Yes, the climax of all is the Rathajatra (Chariot Journey) in Puri, definitely one of the world’s most impressive festivals. During the festival, the lord traverses just a three-kilometer route and returns. But within this short journey a real life event of epic proportion is enacted every year.

On one end of Puri’s main road is the Jagannatah temple. Lord Jagannath, his brother Balabhadra or Balaram and sister Subhadra travel on a gorgeously caparisoned wooden “ratha" (chariot), from the main gate of the Jagannath temple to Gudichghara or the Garden House of their aunt. They remain there for a week and are then brought back to the temple again, amidst much rejoicing one rainy ulta-ratha or reverse journey. For a week this main road teems with milling crowds and an array of shops on both the sides.

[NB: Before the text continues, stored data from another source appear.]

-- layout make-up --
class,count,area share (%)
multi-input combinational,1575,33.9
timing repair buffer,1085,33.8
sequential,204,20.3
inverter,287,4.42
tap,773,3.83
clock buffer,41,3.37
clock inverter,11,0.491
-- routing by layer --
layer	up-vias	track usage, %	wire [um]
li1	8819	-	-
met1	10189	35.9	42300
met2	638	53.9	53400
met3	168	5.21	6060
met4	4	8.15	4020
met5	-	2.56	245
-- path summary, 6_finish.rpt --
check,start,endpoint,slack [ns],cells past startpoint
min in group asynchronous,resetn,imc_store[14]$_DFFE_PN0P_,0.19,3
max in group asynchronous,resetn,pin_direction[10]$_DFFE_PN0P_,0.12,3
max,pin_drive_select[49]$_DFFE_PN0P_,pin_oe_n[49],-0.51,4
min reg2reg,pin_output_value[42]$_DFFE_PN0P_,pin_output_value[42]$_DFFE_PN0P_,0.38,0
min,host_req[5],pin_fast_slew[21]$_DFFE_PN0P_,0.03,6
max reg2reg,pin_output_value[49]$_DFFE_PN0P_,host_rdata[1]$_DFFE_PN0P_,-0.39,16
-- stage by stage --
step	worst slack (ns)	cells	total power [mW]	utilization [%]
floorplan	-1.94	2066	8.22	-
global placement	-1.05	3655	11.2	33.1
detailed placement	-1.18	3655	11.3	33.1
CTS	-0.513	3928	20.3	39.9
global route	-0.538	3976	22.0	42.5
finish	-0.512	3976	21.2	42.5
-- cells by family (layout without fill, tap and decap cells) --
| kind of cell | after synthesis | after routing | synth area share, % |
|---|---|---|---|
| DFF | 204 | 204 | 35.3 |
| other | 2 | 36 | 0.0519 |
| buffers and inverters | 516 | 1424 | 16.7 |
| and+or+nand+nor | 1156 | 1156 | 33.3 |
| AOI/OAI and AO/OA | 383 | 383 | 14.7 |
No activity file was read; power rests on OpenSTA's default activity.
<file path="src/common/srnru_pkg.sv">
// Shared constants, types and register map for the shift and nibble rotate unit.
`default_nettype none
package srnru_pkg;

	////////////////////////////////////////////////////////////////////////////////
	// Register map, byte addresses on the APB side.
	localparam logic [7:0] ADDR_CMD = 8'h00;
	localparam logic [7:0] ADDR_STATUS = 8'h04;
	localparam logic [7:0] ADDR_GPR_LO = 8'h08;
	localparam logic [7:0] ADDR_GPR_HI = 8'h0C;
	localparam logic [7:0] ADDR_INDEX = 8'h10;
	localparam logic [7:0] ADDR_MEM_ADDR = 8'h14;
	localparam logic [7:0] ADDR_MEM_DATA = 8'h18;

	// Status word field positions.
	localparam int STS_BUSY = 0;
	localparam int STS_DONE = 1;
	localparam int STS_ILLEGAL = 2;
	localparam int STS_MCYC_LO = 8;
	localparam int STS_TST_LO = 16;

	// Reset values.
	localparam logic [7:0] RST_BYTE = 8'h00;
	localparam logic [15:0] RST_WORD = 16'h0000;
	localparam logic [31:0] RST_CMD = 32'h0000_0000;

	////////////////////////////////////////////////////////////////////////////////
	// Opcode bytes and fields.
	localparam logic [7:0] OPC_CB = 8'hCB;
	localparam logic [7:0] OPC_DD = 8'hDD;
	localparam logic [7:0] OPC_FD = 8'hFD;
	localparam logic [7:0] OPC_ED = 8'hED;
	localparam logic [7:0] OPC_ARITH_MEM = 8'h2E;
	localparam logic [7:0] OPC_LOGIC_MEM = 8'h3E;
	localparam logic [7:0] OPC_NIB_L = 8'h6F;
	localparam logic [7:0] OPC_NIB_R = 8'h67;
	localparam logic [4:0] SHF_ARITH_HI = 5'h05;
	localparam logic [4:0] SHF_LOGIC_HI = 5'h07;
	localparam logic [2:0] RSEL_H = 3'h4;
	localparam logic [2:0] RSEL_L = 3'h5;
	localparam logic [2:0] RSEL_MEM = 3'h6;
	localparam logic [2:0] RSEL_A = 3'h7;

	// Flag bit positions inside the flag byte.
	localparam int FLG_S = 7;
	localparam int FLG_Z = 6;
	localparam int FLG_H = 4;
	localparam int FLG_PV = 2;
	localparam int FLG_N = 1;
	localparam int FLG_C = 0;

	////////////////////////////////////////////////////////////////////////////////
	// Timing: clock states per machine cycle, first machine cycle in entry 0.
	localparam int unsigned TST_DIV = 2;
	localparam logic [5:0][2:0] TS_REG = {3'h0, 3'h0, 3'h0, 3'h0, 3'h4, 3'h4};
	localparam logic [5:0][2:0] TS_MEM = {3'h0, 3'h0, 3'h3, 3'h4, 3'h4, 3'h4};
	localparam logic [5:0][2:0] TS_IDX = {3'h3, 3'h4, 3'h5, 3'h3, 3'h4, 3'h4};
	localparam logic [5:0][2:0] TS_NIB = {3'h0, 3'h3, 3'h4, 3'h3, 3'h4, 3'h4};
	localparam logic [2:0] MC_REG = 3'h2;
	localparam logic [2:0] MC_MEM = 3'h4;
	localparam logic [2:0] MC_IDX = 3'h6;
	localparam logic [2:0] MC_NIB = 3'h5;
	localparam logic [2:0] RDC_MEM = 3'h2;
	localparam logic [2:0] RDC_IDX = 3'h4;
	localparam logic [2:0] RDC_NIB = 3'h2;

	// Operand memory.
	localparam int MEM_AW = 8;
	localparam int MEM_DEPTH = 256;

	////////////////////////////////////////////////////////////////////////////////
	typedef enum logic [1:0] {OPK_ARITH, OPK_LOGIC, OPK_NIB_L, OPK_NIB_R} srnru_op_e;
	typedef enum logic [1:0] {FORM_REG, FORM_MEM, FORM_IDX, FORM_NIB} srnru_form_e;
	typedef enum logic [1:0] {ST_IDLE, ST_DECODE, ST_RUN} srnru_state_e;

	typedef struct packed {
		logic legal;
		srnru_op_e op;
		srnru_form_e form;
		logic [2:0] rsel;
		logic use_second;
		logic [7:0] disp;
	} srnru_instr_s;

endpackage : srnru_pkg
`default_nettype wire

</file>
<file path="src/design/srnru_mem.sv">
// Operand memory with registered read data.
`default_nettype none
module srnru_mem
	import srnru_pkg::*;
(
	input wire logic pclk,
	input wire logic presetn,
	input wire logic we,
	input wire logic [MEM_AW-1:0] addr,
	input wire logic [7:0] wdata,
	output logic [7:0] rdata
);

	logic [7:0] store [MEM_DEPTH];
	logic [7:0] next_rdata;

	always_comb
	begin
		next_rdata = store[addr];
	end

	always_ff @(posedge pclk)
	begin
		if (we)
		begin
			store[addr] <= wdata;
		end
	end

	always_ff @(posedge pclk or negedge presetn)
	begin
		if (!presetn)
		begin
			rdata <= RST_BYTE;
		end
		else
		begin
			rdata <= next_rdata;
		end
	end

endmodule : srnru_mem
`default_nettype wire

</file>
<file path="src/design/srnru_top.sv">
// Shift right and nibble rotate execution unit with APB register access.
//
// Added by the designer: the APB register port and the register addresses.
`default_nettype none
module srnru_top
	import srnru_pkg::*;
(
	input wire logic pclk,
	input wire logic presetn,
	input wire logic psel,
	input wire logic penable,
	input wire logic pwrite,
	input wire logic [7:0] paddr,
	input wire logic [31:0] pwdata,
	input wire logic [3:0] pstrb,
	output logic [31:0] prdata,
	output logic pready,
	output logic pslverr
);

	////////////////////////////////////////////////////////////////////////////////
	// Helper functions.

	function automatic srnru_instr_s decode(input logic [31:0] cmd);
		srnru_instr_s d;
		logic [7:0] b0;
		logic [7:0] b1;
		logic [7:0] b3;
		d = '0;
		b0 = cmd[7:0];
		b1 = cmd[15:8];
		b3 = cmd[31:24];
		if (b0 == OPC_CB && (b1[7:3] == SHF_ARITH_HI || b1[7:3] == SHF_LOGIC_HI))
		begin
			d.legal = 1'b1;
			d.op = (b1[7:3] == SHF_LOGIC_HI) ? OPK_LOGIC : OPK_ARITH;
			d.rsel = b1[2:0];
			d.form = (b1[2:0] == RSEL_MEM) ? FORM_MEM : FORM_REG;
		end
		else if ((b0 == OPC_DD || b0 == OPC_FD) && b1 == OPC_CB
			&& (b3 == OPC_ARITH_MEM || b3 == OPC_LOGIC_MEM))
		begin
			d.legal = 1'b1;
			d.op = (b3 == OPC_LOGIC_MEM) ? OPK_LOGIC : OPK_ARITH;
			d.form = FORM_IDX;
			d.rsel = RSEL_MEM;
			d.use_second = (b0 == OPC_FD);
			d.disp = cmd[23:16];
		end
		else if (b0 == OPC_ED && (b1 == OPC_NIB_L || b1 == OPC_NIB_R))
		begin
			d.legal = 1'b1;
			d.op = (b1 == OPC_NIB_L) ? OPK_NIB_L : OPK_NIB_R;
			d.form = FORM_NIB;
			d.rsel = RSEL_MEM;
		end
		return d;
	endfunction : decode

	function automatic logic [2:0] m_len(input srnru_form_e f, input logic [2:0] i);
		logic [2:0] n;
		unique case (f)
			FORM_REG: n = TS_REG[i];
			FORM_MEM: n = TS_MEM[i];
			FORM_IDX: n = TS_IDX[i];
			FORM_NIB: n = TS_NIB[i];
		endcase
		return n;
	endfunction : m_len

	function automatic logic [2:0] m_cnt(input srnru_form_e f);
		logic [2:0] n;
		unique case (f)
			FORM_REG: n = MC_REG;
			FORM_MEM: n = MC_MEM;
			FORM_IDX: n = MC_IDX;
			FORM_NIB: n = MC_NIB;
		endcase
		return n;
	endfunction : m_cnt

	function automatic logic [2:0] rd_cyc(input srnru_form_e f);
		logic [2:0] n;
		unique case (f)
			FORM_REG: n = MC_REG;
			FORM_MEM: n = RDC_MEM;
			FORM_IDX: n = RDC_IDX;
			FORM_NIB: n = RDC_NIB;
		endcase
		return n;
	endfunction : rd_cyc

	// Half-carry and subtract stay zero because only the named flags are set.
	function automatic logic [7:0] mk_flags(input logic [7:0] v, input logic s_en,
		input logic c);
		logic [7:0] f;
		f = '0;
		f[FLG_S] = s_en & v[7];
		f[FLG_Z] = (v == RST_BYTE);
		f[FLG_PV] = ~^v;
		f[FLG_C] = c;
		return f;
	endfunction : mk_flags

	function automatic logic [31:0] merge(input logic [31:0] old, input logic [31:0] nw,
		input logic [3:0] strb);
		logic [31:0] m;
		m = old;
		for (int i = 0; i < 4; i++)
		begin
			if (strb[i])
			begin
				m[8*i +: 8] = nw[8*i +: 8];
			end
		end
		return m;
	endfunction : merge

	////////////////////////////////////////////////////////////////////////////////
	// State. Byte 6 of the register file holds the flags, since code 110 never selects it.

	srnru_state_e state, next_state;
	logic [31:0] cmd, next_cmd;
	srnru_instr_s instr, next_instr;
	logic [7:0][7:0] gpr, next_gpr;
	logic [15:0] ix, next_ix;
	logic [15:0] iy, next_iy;
	logic [7:0] mem_addr, next_mem_addr;
	logic [15:0] op_addr, next_op_addr;
	logic [2:0] mcyc, next_mcyc;
	logic [2:0] tcnt, next_tcnt;
	logic [2:0] mtot, next_mtot;
	logic [4:0] ttot, next_ttot;
	logic [3:0] tdiv, next_tdiv;
	logic done, next_done;
	logic illegal, next_illegal;
	logic [7:0] res, next_res;
	logic [7:0] res_acc, next_res_acc;
	logic [7:0] res_flg, next_res_flg;
	logic [31:0] next_prdata;
	logic next_pready;
	logic next_pslverr;

	logic [7:0] mem_rdata;
	logic mem_we;
	logic [MEM_AW-1:0] mem_a;
	logic [7:0] mem_wdata;

	srnru_mem u_mem (
		.pclk(pclk),
		.presetn(presetn),
		.we(mem_we),
		.addr(mem_a),
		.wdata(mem_wdata),
		.rdata(mem_rdata)
	);

	////////////////////////////////////////////////////////////////////////////////
	// Result computation from the current operand.

	logic [7:0] src, c_res, c_acc, c_flg;
	logic busy, t_en, acc;

	always_comb
	begin
		busy = (state != ST_IDLE);
		t_en = (tdiv == 4'(TST_DIV - 1));
		acc = psel & penable & ~pready;
		src = (instr.form == FORM_REG) ? gpr[instr.rsel] : mem_rdata;
		c_acc = gpr[RSEL_A];
		unique case (instr.op)
			OPK_ARITH:
			begin
				c_res = {src[7], src[7:1]};
				c_flg = mk_flags(c_res, 1'b1, src[0]);
			end
			OPK_LOGIC:
			begin
				c_res = {1'b0, src[7:1]};
				c_flg = mk_flags(c_res, 1'b0, src[0]);
			end
			OPK_NIB_L:
			begin
				c_res = {src[3:0], gpr[RSEL_A][3:0]};
				c_acc = {gpr[RSEL_A][7:4], src[7:4]};
				c_flg = mk_flags(c_acc, 1'b1, gpr[RSEL_MEM][FLG_C]);
			end
			OPK_NIB_R:
			begin
				c_res = {gpr[RSEL_A][3:0], src[7:4]};
				c_acc = {gpr[RSEL_A][7:4], src[3:0]};
				c_flg = mk_flags(c_acc, 1'b1, gpr[RSEL_MEM][FLG_C]);
			end
		endcase
	end

	////////////////////////////////////////////////////////////////////////////////
	// Sequencer, register file and APB slave.

	always_comb
	begin
		next_state = state;
		next_cmd = cmd;
		next_instr = instr;
		next_gpr = gpr;
		next_ix = ix;
		next_iy = iy;
		next_mem_addr = mem_addr;
		next_op_addr = op_addr;
		next_mcyc = mcyc;
		next_tcnt = tcnt;
		next_mtot = mtot;
		next_ttot = ttot;
		next_tdiv = t_en ? 4'h0 : tdiv + 4'h1;
		next_done = done;
		next_illegal = illegal;
		next_res = res;
		next_res_acc = res_acc;
		next_res_flg = res_flg;
		next_prdata = prdata;
		next_pready = acc;
		next_pslverr = 1'b0;
		mem_we = 1'b0;
		mem_a = busy ? op_addr[MEM_AW-1:0] : mem_addr;
		mem_wdata = pwdata[7:0];

		unique case (state)
			ST_IDLE:
			begin
			end
			ST_DECODE:
			begin
				next_instr = decode(cmd);
				if (!next_instr.legal)
				begin
					next_illegal = 1'b1;
					next_done = 1'b1;
					next_state = ST_IDLE;
				end
				else
				begin
					if (next_instr.form == FORM_IDX)
					begin
						next_op_addr = (next_instr.use_second ? iy : ix)
							+ {{8{next_instr.disp[7]}}, next_instr.disp};
					end
					else
					begin
						next_op_addr = {gpr[RSEL_H], gpr[RSEL_L]};
					end
					next_state = ST_RUN;
				end
				next_tdiv = 4'h0;
				next_mcyc = 3'h0;
				next_tcnt = 3'h0;
			end
			ST_RUN:
			begin
				if (t_en)
				begin
					next_ttot = ttot + 5'h1;
					if (tcnt == m_len(instr.form, mcyc) - 3'h1)
					begin
						next_tcnt = 3'h0;
						next_mtot = mtot + 3'h1;
						next_mcyc = mcyc + 3'h1;
						if (mcyc == rd_cyc(instr.form))
						begin
							next_res = c_res;
							next_res_acc = c_acc;
							next_res_flg = c_flg;
						end
						if (mcyc == m_cnt(instr.form) - 3'h1)
						begin
							next_state = ST_IDLE;
							next_done = 1'b1;
							if (instr.form == FORM_REG)
							begin
								next_gpr[instr.rsel] = c_res;
								next_gpr[RSEL_MEM] = c_flg;
							end
							else
							begin
								mem_we = 1'b1;
								mem_wdata = res;
								next_gpr[RSEL_MEM] = res_flg;
								if (instr.form == FORM_NIB)
								begin
									next_gpr[RSEL_A] = res_acc;
								end
							end
						end
					end
					else
					begin
						next_tcnt = tcnt + 3'h1;
					end
				end
			end
		endcase

		if (acc)
		begin
			if (pwrite)
			begin
				if (busy || paddr == ADDR_STATUS)
				begin
					next_pslverr = 1'b1;
				end
				else
				begin
					unique case (paddr)
						ADDR_CMD:
						begin
							next_cmd = merge(cmd, pwdata, pstrb);
							next_state = ST_DECODE;
							next_done = 1'b0;
							next_illegal = 1'b0;
							next_mtot = 3'h0;
							next_ttot = 5'h0;
						end
						ADDR_GPR_LO:
						begin
							{next_gpr[0], next_gpr[1], next_gpr[2], next_gpr[3]} =
								merge({gpr[0], gpr[1], gpr[2], gpr[3]}, pwdata, pstrb);
						end
						ADDR_GPR_HI:
						begin
							{next_gpr[RSEL_H], next_gpr[RSEL_L], next_gpr[RSEL_A],
								next_gpr[RSEL_MEM]} = merge({gpr[RSEL_H], gpr[RSEL_L],
								gpr[RSEL_A], gpr[RSEL_MEM]}, pwdata, pstrb);
						end
						ADDR_INDEX:
						begin
							{next_iy, next_ix} = merge({iy, ix}, pwdata, pstrb);
						end
						ADDR_MEM_ADDR:
						begin
							next_mem_addr = pstrb[0] ? pwdata[7:0] : mem_addr;
						end
						ADDR_MEM_DATA:
						begin
							mem_we = pstrb[0];
						end
						default:
						begin
							next_pslverr = 1'b1;
						end
					endcase
				end
			end
			else
			begin
				next_prdata = '0;
				unique case (paddr)
					ADDR_CMD: next_prdata = cmd;
					ADDR_STATUS:
					begin
						next_prdata[STS_BUSY] = busy;
						next_prdata[STS_DONE] = done;
						next_prdata[STS_ILLEGAL] = illegal;
						next_prdata[STS_MCYC_LO +: 3] = mtot;
						next_prdata[STS_TST_LO +: 5] = ttot;
					end
					ADDR_GPR_LO: next_prdata = {gpr[0], gpr[1], gpr[2], gpr[3]};
					ADDR_GPR_HI:
					begin
						next_prdata = {gpr[RSEL_H], gpr[RSEL_L], gpr[RSEL_A], gpr[RSEL_MEM]};
					end
					ADDR_INDEX: next_prdata = {iy, ix};
					ADDR_MEM_ADDR: next_prdata[7:0] = mem_addr;
					ADDR_MEM_DATA:
					begin
						if (busy)
						begin
							next_pslverr = 1'b1;
						end
						else
						begin
							next_prdata[7:0] = mem_rdata;
						end
					end
					default: next_pslverr = 1'b1;
				endcase
			end
		end
	end

	always_ff @(posedge pclk or negedge presetn)
	begin
		if (!presetn)
		begin
			state <= ST_IDLE;
			cmd <= RST_CMD;
			instr <= '0;
			gpr <= '0;
			ix <= RST_WORD;
			iy <= RST_WORD;
			mem_addr <= RST_BYTE;
			op_addr <= RST_WORD;
			mcyc <= 3'h0;
			tcnt <= 3'h0;
			mtot <= 3'h0;
			ttot <= 5'h00;
			tdiv <= 4'h0;
			done <= 1'b0;
			illegal <= 1'b0;
			res <= RST_BYTE;
			res_acc <= RST_BYTE;
			res_flg <= RST_BYTE;
			prdata <= RST_CMD;
			pready <= 1'b0;
			pslverr <= 1'b0;
		end
		else
		begin
			state <= next_state;
			cmd <= next_cmd;
			instr <= next_instr;
			gpr <= next_gpr;
			ix <= next_ix;
			iy <= next_iy;
			mem_addr <= next_mem_addr;
			op_addr <= next_op_addr;
			mcyc <= next_mcyc;
			tcnt <= next_tcnt;
			mtot <= next_mtot;
			ttot <= next_ttot;
			tdiv <= next_tdiv;
			done <= next_done;
			illegal <= next_illegal;
			res <= next_res;
			res_acc <= next_res_acc;
			res_flg <= next_res_flg;
			prdata <= next_prdata;
			pready <= next_pready;
			pslverr <= next_pslverr;
		end
	end

endmodule : srnru_top
`default_nettype wire

</file>
<file path="config.mk">
export PLATFORM = sky130hd
export DESIGN_NAME = srnru_top
export DESIGN_NICKNAME = d
export VERILOG_FILES = /design/src/common/srnru_pkg.sv /design/src/design/srnru_mem.sv /design/src/design/srnru_top.sv
export SDC_FILE = /design/constraint.sdc
export NUM_CORES = 2
export LEC_CHECK = 0
export BUFFER_PORTS_ARGS = -buffer_cell sky130_fd_sc_hd__clkbuf_2
export CAP_MARGIN = 20
export CORE_UTILIZATION = 38
export CTS_BUF_LIST = sky130_fd_sc_hd__clkbuf_8
export DETAILED_ROUTE_END_ITERATION = 10
export PLACE_DENSITY = 0.52
export SETUP_SLACK_MARGIN = 0.2
export SLEW_MARGIN = 10
export SYNTH_ARGS = -nofsm -noshare
export SYNTH_HDL_FRONTEND = slang
export SYNTH_SLANG_ARGS = --single-unit
</file>
<file path="constraint.sdc">
create_clock -name pclk -period 16.1 [get_ports pclk]
set_input_delay 3.22 -clock pclk [delete_from_list [all_inputs] [get_ports pclk]]
set_output_delay 3.22 -clock pclk [all_outputs]
set_load 0.1 [all_outputs]
</file>
==> run summary <==
CTS built an H-tree with a depth of 5. The clock edge transition at the registers on the reported setup and hold paths is 0.06 ns. Counting the buffers created by CTS gives 395.

The minimum setup slack after placement came out at 8.44 ns. The total leakage power came out at 33.4 nW. The number of gates on the worst path with buffers counted came out at 8. The hold-critical path depth is 2.

The number of slew-limit violations in the final report came out at 0. The fraction of the cycle the final worst path needs came out at 41.5%. The sum of negative setup slack is 0 ns.

The first-pass iteration count of the detailed router came out at 9. The placed wire-length estimate after detailed placement came out at 207 mm. The first-pass GRT wire length came out at 446 mm. The multi-input combinational cell area came out at 23,700 sq um. For this design, the CTS-stage hold fixing added 0 buffers. In this run the most critical hold path is launched from prdata[13]. The synthesis-to-layout area growth came out at 12.8%. The startpoint type of the worst setup path is a primary input. The worst register-to-register path has a setup slack of 9.56 ns. The worst max-slew margin expressed relative to the limit is 11.1%. Of the cells placed in the final design, the portion with a size suffix greater than 1 is 22.7%. The cell family contributing the most delay on the critical path is simple AND/OR/NAND/NOR gates. The number of antenna violations at the first check in global routing is 17. The required arrival time at the worst endpoint came out at 16.80 ns. The quantity of gates resized following cts came out at 0. The yosys synthesis warning count came out at 0. The number of buffers added for setup after CTS is 0. The largest stage delay on the critical path came out at 1.09 ns.

The root cell of the clock tree is clkbuf_8. Per report_power, the clock group accounts for 42.8% of the total. The finished layout cell area is 104,000 sq um.

The layout has 21,300 filler cells. The mapped cell area is 92,300 sq um. The count of flip-flops with a built-in enable after synthesis is 2,048. In this run the critical register-to-register path is launched from state[0]. The clock latency reported for the late side of the worst-skew pair is 1.12 ns. Of all nets on the critical path, the largest fanout is 22.

The total via count in the routed design came out at 54,700. The clock sink count is 2,283. The share of synthesized area occupied by flip-flops and latches came out at 73.0%.

The net switching fraction of the power is 22.6%. For this design the total switching power over the nets is 0.00266 W. The standard cell area after detailed placement came out at 96,800 sq um. In this run, the combinational gates consume 2.4% of the power.

The endpoint identified for the worst register-to-register timing path is u_mem.rdata[1]. The highest-delay cell along the critical path is nand3_2. The number of top-level pins is 83. The weighted congestion at the end of routability-driven global placement came out at 0.985. Power spread over the standard cell area amounts to 113 nW/um^2. The maximum number of pins on one net before global-route repair is 157.

The critical path in this run is classified as primary input to flop. The data arrival time at the worst-slack endpoint came out at 7.38 ns. For this run, the post-layout net count is 5,686. The starting density of the core is 38.3%. The core region area came out at 241,000 sq um. The cell that appears most often on the critical path is nor2_1. The count of different cell masters after synthesis is 75. The number of storage elements in the synthesis netlist is 2,283.

The share of the core filled with cells in the final layout came out at 43.2%. The via count of the first global-routing pass is 54,100. The row count is 180. For this run, the leading register cell type out of synthesis is edfxtp_1.

For this block, the initial DRC count from the detailed router was 7,352. The number of hold violations in the final report came out at 0. The internal power component came out at 0.00915 W. The worst path setup slack after routing came out at 9.42 ns. For the worst flop-to-flop path, the logic depth is 13. The shortest clock period the worst path allows after layout came out at 6.68 ns.

The height of the die is 495 microns. The routed design has 323 mm of wire. Global routing used 26.3% of the available tracks across all layers.

The area of the die is 245,000 sq um. The post-synthesis instance total is 5,310. The critical path buffer and inverter count is 1.

The overall overflow remaining after global route is 0. In the routed design, unresolved DRC markers number 0. VDD sags by at most 82.2 uV. The CTS tree is done.

The worst-case clock skew came out at 0.112 ns. The overall die width is 495 microns. For the pin with the worst max-slew slack, the measured transition is 1.33 ns.

The total of endpoints with negative setup slack in the final report is 0. The share of flip-flops with an asynchronous set or reset after synthesis is 10.3%. The flow ran to the end, and the final reports show no timing, DRC or antenna violations. The via density per instance is 6.02. The end of the worst hold path is prdata[13]. The clock passes through at most 4 buffers.

The power share of the sequential group came out at 54.9%. The wire length per cell came out at 35.5 microns. The count of buffers from port buffering is 82. The worst hold path class is flop to flop.

Synthesis produced a netlist with a net count of 5,391. The post-synthesis area per instance came out at 17.4 sq um. Setup repair after global routing left no endpoint under its margin.

The number of antenna-violating nets in the routed design came out at 0. Traced cell by cell, the critical path runs through clkbuf_2 > nor4_1 > nand2_1 > nand4_1 > nor2_1 > mux2_2 > nand3_2 > nor2_1. The top achievable clock speed is 150 MHz. In the final layout, flip-flops and latches occupy 67,400 sq um. The count of maximum capacitance violations is 0. STA classifies the critical path endpoint as a flop.
==> layer usage <==
metal | vias up | track usage (%) | part of all wire, %
met5 | - | 0.0587 | 0.0090
met4 | 4 | 13.9 | 5.7
met3 | 693 | 6.66 | 9.5
met2 | 3307 | 39.3 | 45
met1 | 28800 | 35.3 | 40
li1 | 21900 | - | -
==> worst register-to-register path, cell delays in order, from the launching register on <==
cell and delay [ns]:
dfrtp_1 0.40, inv_1 0.09, ha_2 0.16, buf_4 0.49
mux2_8 0.76, buf_12 0.65, buf_4 0.63, buf_4 0.78
mux4_2 0.61, a22oi_1 0.36, o2111ai_1 0.28, or4_1 0.46
nor3_1 0.55, nand4_1 0.17
<file path="config.mk">
export PLATFORM = sky130hd
export DESIGN_NAME = emb_bus_ctrl
export DESIGN_NICKNAME = d
export VERILOG_FILES = /design/src/emb_pkg.sv /design/src/emb_latch_if.sv /design/src/emb_bus_ctrl.sv /design/src/emb_port_latch.sv
export VERILOG_INCLUDE_DIRS = /design/src
export SDC_FILE = /design/constraint.sdc
export NUM_CORES = 1
export LEC_CHECK = 0
export BUFFER_PORTS_ARGS = -buffer_cell sky130_fd_sc_hd__buf_2
export CORE_ASPECT_RATIO = 1.75
export CORE_MARGIN = 5
export CORE_UTILIZATION = 28
export DETAILED_ROUTE_END_ITERATION = 10
export HOLD_SLACK_MARGIN = 0.02
export PLACE_DENSITY = 0.49
export SLEW_MARGIN = 20
export SYNTH_ARGS = -nofsm -noshare
export SYNTH_HDL_FRONTEND = slang
export SYNTH_SLANG_ARGS = --single-unit
export TNS_END_PERCENT = 5
</file>
<file path="constraint.sdc">
create_clock -name i_ref_clk -period 2.71 [get_ports i_ref_clk]
set_input_delay 0.1355 -clock i_ref_clk [delete_from_list [all_inputs] [get_ports i_ref_clk]]
set_output_delay 0.1355 -clock i_ref_clk [all_outputs]
set_load 0.03 [all_outputs]
</file>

Magnificient Chariots stationed outside the temple of Lord
Though, every year, three chariots are newly built, the process follows the same age old materials and practices. On the day of the Rathajatra, the chariots are placed outside the main gate and three deities of the temple are brought to their respective and installed with great pomp and ceremony. Suddenly the whole place is filled with the sounds of religious hymns, flutes, cymbals and drum beats. The chariots wait near the “Singhadwar” for a few hours, while about a million devotees jostle to get a better view or offer their prayers. Some enterprising onlookers manage to get atop roofs of nearby buildings or perch precariously the walls of the temple itself to ensure a better view of the spectacle. Then, all wait patiently for that magic moment.

Ritual are many
But, two rituals are to be performed before the chariots can start their journey. At first, the king of Puri, popularly known as Gajapati, has to sweep the floor of the chariots. So, he arrives on an elephant and performs the ritual, amidst jubilant crowd and clicking cameras. Another, somewhat unusual ritual follows. It is believed that the deities do not really like to visit their aunt’s place because of her meanness. So, one of the senior pandas is assigned to rebuke the Lord. As is the custom, the priest takes this opportunity to shower the Lord with choicest abuses available in his repertory. Harsher are his word, merrier becomes the crowed.

At last comes the most important moment. The teeming pilgrims who floor the festival line up one after another, and holding the long, long rope and start pulling the chariot with their collective might. The dense mass struggle forward by convulsive jerks - tugging, sweating, shouting, singing and praying. For all of them this is the moment to become one with the lord himself. For the onlookers viewing from a higher lever, it’s a magnificent sight. It looks as if three colourful boats are moving slowly on a sea of humanity. It’s a view that would be in their mind as long as they live.

At the end of the journey, the multitude surges back to have one last glimpse of those dazzling eyes of the lords, arms mutilated, but holding the very essence of creation. After, six days, the chariots would make their return journey from Gudichaghara to the world of their temple - a world that has changed a little over the centuries.